CFM has become a second home for me.  I look forward to going there and that is something I have NEVER said about any other gym.  The only other place I look forward going to and torturing myself is Walt Disney World for a race, but that has a ton of other positive things surrounding it.  But CFM is different, I can go there and not be judged.  I have amazing coaches who not only look out for my well-being, but also push me out of my comfort zone.  Just yesterday, 2 different coaches told me to go up in weight and I’m so glad I did.  It’s pretty awesome to know that people have faith in your abilities even when you don’t.  

Barbell

And then there are the friends I have made.  I am lucky to have found a positive, supportive group of people through CrossFit who not only push me to be better, but make me laugh everyday. They make working out fun because let’s be honest, if we didn’t laugh our way through a lot of the WODs we would be miserable…they are HARD!  Plus it’s really cool to see everyone’s progress over time and how each of us have our own strengths.  Having this support system to talk about tough workouts with or to make me go on days where I’m just not feeling it has probably been the best thing to come out of CrossFit.  Totally unexpected and totally awesome.   

CFM-Girls

While I have made tremendous strides in my fitness this past year, I’m still nowhere near where I want to be.  Body weight movements are still very difficult for me.  Pull-up, push-ups, burpees, box jumps…REALLY HARD.  In fact, I can’t do any of them without scaling down or having some sort of modification.  I know if I lost weight these things would be easier for me, but I sadly have a love affair with food and booze that is difficult to break up with.  I am eating MUCH better these days and try to eat clean 80% of the time, but I’m not perfect and still love my bread and martinis.  I know I’m getting stronger and leaner so this will come with time and practice.
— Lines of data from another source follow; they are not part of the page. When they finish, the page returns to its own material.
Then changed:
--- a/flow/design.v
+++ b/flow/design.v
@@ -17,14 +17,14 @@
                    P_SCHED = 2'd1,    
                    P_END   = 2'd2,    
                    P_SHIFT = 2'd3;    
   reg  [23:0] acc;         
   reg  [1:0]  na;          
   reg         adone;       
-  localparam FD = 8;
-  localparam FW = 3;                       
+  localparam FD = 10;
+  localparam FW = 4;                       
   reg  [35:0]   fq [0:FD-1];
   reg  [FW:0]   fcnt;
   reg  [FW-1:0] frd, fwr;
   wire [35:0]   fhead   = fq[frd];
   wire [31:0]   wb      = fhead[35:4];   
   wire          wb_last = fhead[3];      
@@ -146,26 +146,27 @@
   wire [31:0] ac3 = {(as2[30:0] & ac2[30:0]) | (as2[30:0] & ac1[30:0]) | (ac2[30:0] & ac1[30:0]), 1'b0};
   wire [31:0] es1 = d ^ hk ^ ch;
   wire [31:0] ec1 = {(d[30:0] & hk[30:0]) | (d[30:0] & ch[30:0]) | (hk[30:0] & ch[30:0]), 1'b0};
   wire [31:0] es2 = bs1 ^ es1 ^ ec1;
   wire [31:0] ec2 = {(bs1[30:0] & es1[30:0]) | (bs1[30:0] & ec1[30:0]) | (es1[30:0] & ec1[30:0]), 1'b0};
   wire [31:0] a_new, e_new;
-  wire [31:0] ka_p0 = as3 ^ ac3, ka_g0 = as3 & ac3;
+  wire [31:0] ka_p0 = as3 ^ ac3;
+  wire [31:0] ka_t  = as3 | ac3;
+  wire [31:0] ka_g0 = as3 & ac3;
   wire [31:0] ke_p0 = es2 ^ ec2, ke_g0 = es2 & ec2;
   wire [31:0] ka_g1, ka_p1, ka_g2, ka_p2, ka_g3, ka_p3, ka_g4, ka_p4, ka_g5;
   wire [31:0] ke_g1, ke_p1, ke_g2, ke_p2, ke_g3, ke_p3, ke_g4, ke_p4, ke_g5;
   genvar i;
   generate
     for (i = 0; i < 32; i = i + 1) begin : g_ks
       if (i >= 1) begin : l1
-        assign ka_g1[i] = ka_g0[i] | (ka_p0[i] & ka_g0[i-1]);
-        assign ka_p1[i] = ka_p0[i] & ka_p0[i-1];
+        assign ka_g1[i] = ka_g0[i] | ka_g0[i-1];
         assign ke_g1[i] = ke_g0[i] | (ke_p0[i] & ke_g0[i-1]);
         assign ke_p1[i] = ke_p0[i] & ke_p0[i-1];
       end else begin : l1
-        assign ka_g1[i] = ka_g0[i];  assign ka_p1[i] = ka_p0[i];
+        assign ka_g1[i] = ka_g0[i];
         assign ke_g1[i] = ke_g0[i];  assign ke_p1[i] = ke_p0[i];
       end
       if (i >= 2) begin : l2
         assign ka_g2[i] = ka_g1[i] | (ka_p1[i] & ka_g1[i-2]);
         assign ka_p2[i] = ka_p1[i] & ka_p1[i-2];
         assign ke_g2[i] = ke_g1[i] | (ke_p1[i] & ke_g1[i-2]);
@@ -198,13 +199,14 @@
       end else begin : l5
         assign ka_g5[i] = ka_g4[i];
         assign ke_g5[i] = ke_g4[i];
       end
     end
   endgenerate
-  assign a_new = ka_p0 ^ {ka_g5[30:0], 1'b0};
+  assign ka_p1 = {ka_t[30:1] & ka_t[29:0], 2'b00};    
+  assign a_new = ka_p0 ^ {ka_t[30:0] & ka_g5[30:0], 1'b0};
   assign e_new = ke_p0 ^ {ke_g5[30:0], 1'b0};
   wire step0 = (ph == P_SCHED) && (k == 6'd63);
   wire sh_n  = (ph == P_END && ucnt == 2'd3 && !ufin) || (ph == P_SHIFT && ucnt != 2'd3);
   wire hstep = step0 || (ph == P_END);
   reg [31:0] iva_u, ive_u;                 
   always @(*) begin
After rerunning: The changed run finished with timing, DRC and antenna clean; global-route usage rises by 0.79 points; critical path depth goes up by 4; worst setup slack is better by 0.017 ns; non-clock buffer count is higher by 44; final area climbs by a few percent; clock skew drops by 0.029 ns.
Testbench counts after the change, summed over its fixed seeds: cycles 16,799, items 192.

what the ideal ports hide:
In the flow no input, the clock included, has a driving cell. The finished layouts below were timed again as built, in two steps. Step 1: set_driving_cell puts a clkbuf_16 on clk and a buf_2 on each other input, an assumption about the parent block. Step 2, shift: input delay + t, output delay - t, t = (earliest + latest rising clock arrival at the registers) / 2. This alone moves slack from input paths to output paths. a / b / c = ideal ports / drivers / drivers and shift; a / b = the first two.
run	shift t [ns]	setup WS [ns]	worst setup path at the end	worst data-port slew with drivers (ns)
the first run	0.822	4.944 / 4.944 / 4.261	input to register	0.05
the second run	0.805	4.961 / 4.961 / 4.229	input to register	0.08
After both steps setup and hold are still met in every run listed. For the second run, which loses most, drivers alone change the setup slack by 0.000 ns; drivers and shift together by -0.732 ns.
Source: an optimization exercise on an open RTL-to-GDS flow (aim: small area, a short achievable clock period and few clock cycles). Production flows keep margins and buffers that such runs may drop.
At most, simulation tests tie the RTL to the original design; equivalence was not proved.
Power is estimated from default activity; no workload was simulated.

==> run M <==
Design debounce_ctl, start of the top module:
module debounce_ctl (
    input  wire        clk,
    input  wire        rst,
    input  wire        in_valid,
    output wire        in_ready,
    input  wire [7:0]  op,
    input  wire [31:0] period,
    input  wire [9:0]  sample,
    input  wire [31:0] num,
    input  wire [31:0] den,
    input  wire        pin_init,
    output reg         resp_valid,
    output reg         resp_ok,
    output reg         ev_reset,
    output reg         ev_reset_warm,
    output reg         ev_persist,
    output wire [7:0]  persist_val,
    output reg         ev_pulse,
    output wire        ev_diag_liveness,
    output reg         ev_diag_count,
    output wire [8:0]  diag_n,
    output reg         ev_diag_lockdown,
    output reg         ev_act,
    output reg         ev_ind,
    output reg         ev_rearm,
    output reg         act,
    output reg         ind,
    output reg         locked,
    output reg         pwm_valid,
    output reg  [31:0] pwm_on,
    output reg  [31:0] pwm_off
);
    localparam [2:0]  WDT_MAX         = 3'd5;
    localparam [31:0] PWM_PERIOD_INIT = 32'd1000;
    localparam [1:0] FG_IDLE = 2'd0, FG_READY = 2'd1, FG_ON = 2'd2, FG_OFF = 2'd3;
    localparam [1:0] V_EDGE = 2'd0, V_DEB = 2'd1, V_LIV = 2'd2, V_WDT = 2'd3;
    reg              booted;
    reg              pin_level;
    reg              edge_en, edge_pend;
    reg              deb_armed, deb_pend;
    reg [1:0]        deb_count;
    reg [2:0]        timeout_count;
    reg              wdt_pend;
    reg              liv_armed, liv_pend;
    reg              liv_count;
    reg              pwm_enabled;
    reg [31:0]       pwm_period;
    reg [1:0]        fg;
    reg              frame_valid;
    reg [1:0]        frame_vec;
    reg [3:0]        frame_pc;
    reg              store_valid;
    reg [2:0]        store_val;
    reg [2:0]        ev_n;
    assign persist_val      = {5'd0, ev_n};
    assign diag_n           = {6'd0, ev_n};
    assign ev_diag_liveness = ev_pulse;
    reg              busy;           
  ...
clock: 10.0 ns
lec_check: 0
cap_margin: 20
core_margin: 2
core_utilization: 40
setup_slack_margin: 4
slew_margin: 20
run.sh (not shown) runs the stock make flow with config.mk's settings and CLKGATE_MAP_FILE= SYNTH_SCRIPT=/design/flow/synth_recipe.tcl, a recipe that flattens the netlist after the stock synthesis.
==> run Y (differences from run M) <==
--- a/flow/design.v
+++ b/flow/design.v
@@ -55,13 +55,10 @@
     assign persist_val      = {5'd0, ev_n};
     assign diag_n           = {6'd0, ev_n};
     assign ev_diag_liveness = ev_pulse;
     reg              busy;           
     reg              fin;            
-    reg              fin0;           
-    reg              rnd_r;          
-    reg [9:0]        s_rem;          
     reg [31:0]       sa;             
     reg [31:0]       sd;             
     reg [4:0]        bit_k;          
     reg              p_bit;          
     reg              rneg;           
@@ -370,16 +367,15 @@
     end
     wire        p_nz  = (pwm_period != 32'd0);
     wire [31:0] sa_g  = p_bit ? sa : 32'd0;
     wire [31:0] Q    = pwm_on;
     wire [34:0] u1a  = {rneg, rneg, pwm_off, 1'b0};
-    wire [34:0] u1b  = {3'b000, fin ? pwm_period : sa_g};
-    wire [34:0] u1c  = rneg ? {3'b000, sd} : fin ? ~{3'b000, Q} : ~{3'b000, sd};
+    wire [34:0] u1b  = {3'b000, sa_g};
+    wire [34:0] u1c  = rneg ? {3'b000, sd} : ~{3'b000, sd};
     wire [34:0] s1   = u1a ^ u1b ^ u1c;
     wire [34:0] c1   = (u1a & u1b) | (u1a & u1c) | (u1b & u1c);
-    wire        rnd  = smp ? s_rem[9] : rnd_r;                   
-    wire [34:0] x1   = s1 + {c1[33:0], fin ? !rnd : !rneg};
+    wire [34:0] x1   = s1 + {c1[33:0], !rneg};
     wire [34:0] u2c  = rneg ? 35'd0 : ~{2'b00, sd, 1'b0};
     wire [34:0] s2   = u1a ^ u1b ^ u2c;
     wire [34:0] c2   = (u1a & u1b) | (u1a & u2c) | (u1b & u2c);
     wire [34:0] x2   = s2 + {c2[33:0], !rneg};
     wire        ge2  = !x2[34];
@@ -390,31 +386,36 @@
     wire [9:0]  s_op = rdy ? sample : sa[9:0];
     wire [13:0] pg_s = ({14{pgrp_nx[0]}} & {4'd0, s_op})
                      + ({14{pgrp_nx[1]}} & {3'd0, s_op, 1'b0})
                      + ({14{pgrp_nx[2]}} & {2'd0, s_op, 2'b0})
                      + ({14{pgrp_nx[3]}} & {1'd0, s_op, 3'b0});      
-    wire [11:0] sv_a = {2'b00, s_rem[5:0], s_rem[9:6]};
+    wire [11:0] sv_a = {2'b00, pwm_off[5:0], pwm_off[9:6]};
     wire [11:0] sv_b = {2'b00, ps_p[9:0]};
     wire [11:0] sv_c = {8'd0, ps_p[13:10]};
     wire [11:0] sv_s = sv_a ^ sv_b ^ sv_c;
     wire [11:0] sv_k = {(sv_a[10:0] & sv_b[10:0]) | (sv_a[10:0] & sv_c[10:0]) | (sv_b[10:0] & sv_c[10:0]), 1'b0};
     wire [11:0] sr_0 = sv_s + sv_k;
-    wire [9:0]  sr_1 = sr_0[9:0] + 10'd1;
-    wire [9:0]  sr_2 = {sr_0[9:1] + 9'd1, sr_0[0]};
-    wire        sg1  = sr_0[11] | sr_0[10] | (&sr_0[9:0]);        
-    wire        sg2  = sr_0[11] | (&sr_0[10:1]);                  
-    wire [9:0]  rs_nx = sg2 ? sr_2 : sg1 ? sr_1 : sr_0[9:0];
-    wire [4:0]  sr_v  = {1'b0, s_rem[9:6]} + {1'b0, ps_p[13:10]};      
+    wire [11:0] k1   = 12'hC01;
+    wire [11:0] k2   = 12'h802;
+    wire [11:0] t1_s = sv_s ^ sv_k ^ k1;
+    wire [11:0] t1_k = {(sv_s[10:0] & sv_k[10:0]) | (sv_s[10:0] & k1[10:0]) | (sv_k[10:0] & k1[10:0]), 1'b0};
+    wire [11:0] sr_1 = t1_s + t1_k;
+    wire [11:0] t2_s = sv_s ^ sv_k ^ k2;
+    wire [11:0] t2_k = {(sv_s[10:0] & sv_k[10:0]) | (sv_s[10:0] & k2[10:0]) | (sv_k[10:0] & k2[10:0]), 1'b0};
+    wire [11:0] sr_2 = t2_s + t2_k;
+    wire        sg1  = !sr_1[11];                                 
+    wire        sg2  = !sr_2[11];                                 
+    wire [9:0]  rs_nx = sg2 ? sr_2[9:0] : sg1 ? sr_1[9:0] : sr_0[9:0];
+    wire [4:0]  sr_v  = {1'b0, pwm_off[9:6]} + {1'b0, ps_p[13:10]};    
     wire [4:0]  su    = sr_v + {3'd0, sg2, sg1 & !sg2};
     wire [31:0] qs_nx = {su[4] ? q_inc[27:0] : Q[27:0], su[3:0]};
-    wire [31:0] on_nx  = rnd ? q_inc : Q;
-    wire [31:0] off_nx = x1[31:0];
+    wire [31:0] on_nx  = ge1 ? q_inc : Q;
+    wire [31:0] off_nx = pwm_period + ~Q + {31'd0, !ge1};
     always @(posedge clk) begin
         if (rst) begin
             busy             <= 1'b0;
             fin              <= 1'b0;
-            fin0             <= 1'b0;
             rdy              <= 1'b1;
             booted           <= 1'b0;
             pin_level        <= 1'b0;
             edge_en          <= 1'b1;
             edge_pend        <= 1'b0;
@@ -482,11 +483,11 @@
                         fin   <= 1'b0;
                         bit_k <= {2'b00, p_msb[4:2]};
                         p_bit <= 1'b0;
                     end else begin
                         busy  <= (p_msb != 5'd0);
-                        fin0  <= (p_msb == 5'd0);
+                        fin   <= (p_msb == 5'd0);
                         bit_k <= p_msb - 5'd1;
                         p_bit <= pbit_nx;
                     end
                 end else begin
                     resp_valid <= 1'b1;
@@ -496,19 +497,13 @@
                 bit_k <= bit_k - 5'd1;
                 p_bit <= pbit_nx & !smp;
                 ps_p  <= pg_s;
                 if (bit_k == 5'd0) begin
                     busy <= 1'b0;
-                    fin  <= smp;
-                    fin0 <= !smp;
+                    fin  <= 1'b1;
                 end
             end
-            if (fin0) begin
-                fin0  <= 1'b0;
-                fin   <= 1'b1;
-                rnd_r <= ge1;
-            end
             if (fin) begin
                 fin        <= 1'b0;
                 rdy        <= 1'b1;
                 resp_valid <= 1'b1;
                 fg         <= FG_READY;
@@ -523,17 +518,13 @@
         end
         if (take && m_start) begin
             pwm_on  <= 32'd0;
             pwm_off <= (p_nz && op[0]) ? num : 32'd0;
             rneg    <= 1'b0;
-            s_rem   <= 10'd0;
         end else if (busy && smp) begin
             pwm_on  <= qs_nx;
-            s_rem   <= rs_nx;
-        end else if (fin0) begin
-            pwm_off <= 32'd0;
-            rneg    <= 1'b0;
+            pwm_off <= {22'd0, rs_nx};
         end else if (busy) begin
             pwm_on  <= q_nx;
             pwm_off <= r_nx;
             rneg    <= !ge1;
         end else if (fin) begin
CORE_UTILIZATION = 50   (was 40)
PLACE_DENSITY = 0.8   (was unset)
SETUP_SLACK_MARGIN = 5   (was 4)
==> notes <==
- Run Y went through all stages and came out clean. Run M finished with timing, DRC and antenna clean.
- Of run Y and run M, run Y has the higher critical path depth (gap 15).
- Synthesized area: run Y is higher than run M (5.4%).
- Between run Y and run M, the lower combinational power is in run M (gap 27%, measured against run M).
- Of run M and run Y, run M has the higher total power (gap about 6%, measured against run Y).
- Of run M and run Y, run Y has the higher non-clock buffer count (gap 103).
- Against run Y, the routed wire length of run M is lower by about 1.9%.
- Cell count: run Y is larger than run M (about 4.3%).
- Against run M, the die area of run Y is smaller by 15%.
- Of run Y and run M, run M has the higher register-to-register slack (gap 300 ps).
Testbench counts of run M, summed over its fixed seeds: cycles 34,017.
Testbench counts of run Y, summed over its fixed seeds: cycles 33,671.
Clearly, I love CrossFit.  It has made exercise fun and coming from me that’s saying something!  I used to HATE weight training and dreaded doing it with a passion.  I would do these repetitive exercises alone in my basement and just be bored to tears.  To actually look forward to power clean practice is mind-boggling to me.  I don’t foresee stopping anytime soon and all I want to do is GET BETTER.  With every PR I hit, the more exciting this sport becomes and the more I want to keep going.  Yes it’s hard, yes it hurts and yes I must be crazy, but I love it 🙂  

I must be crazy if I'm smiling on an Air Dyne!

I must be crazy if I’m smiling on an Air Dyne!

Have you tried CrossFit?  
If so, what have you learned from it?
If not, are you interested in trying it?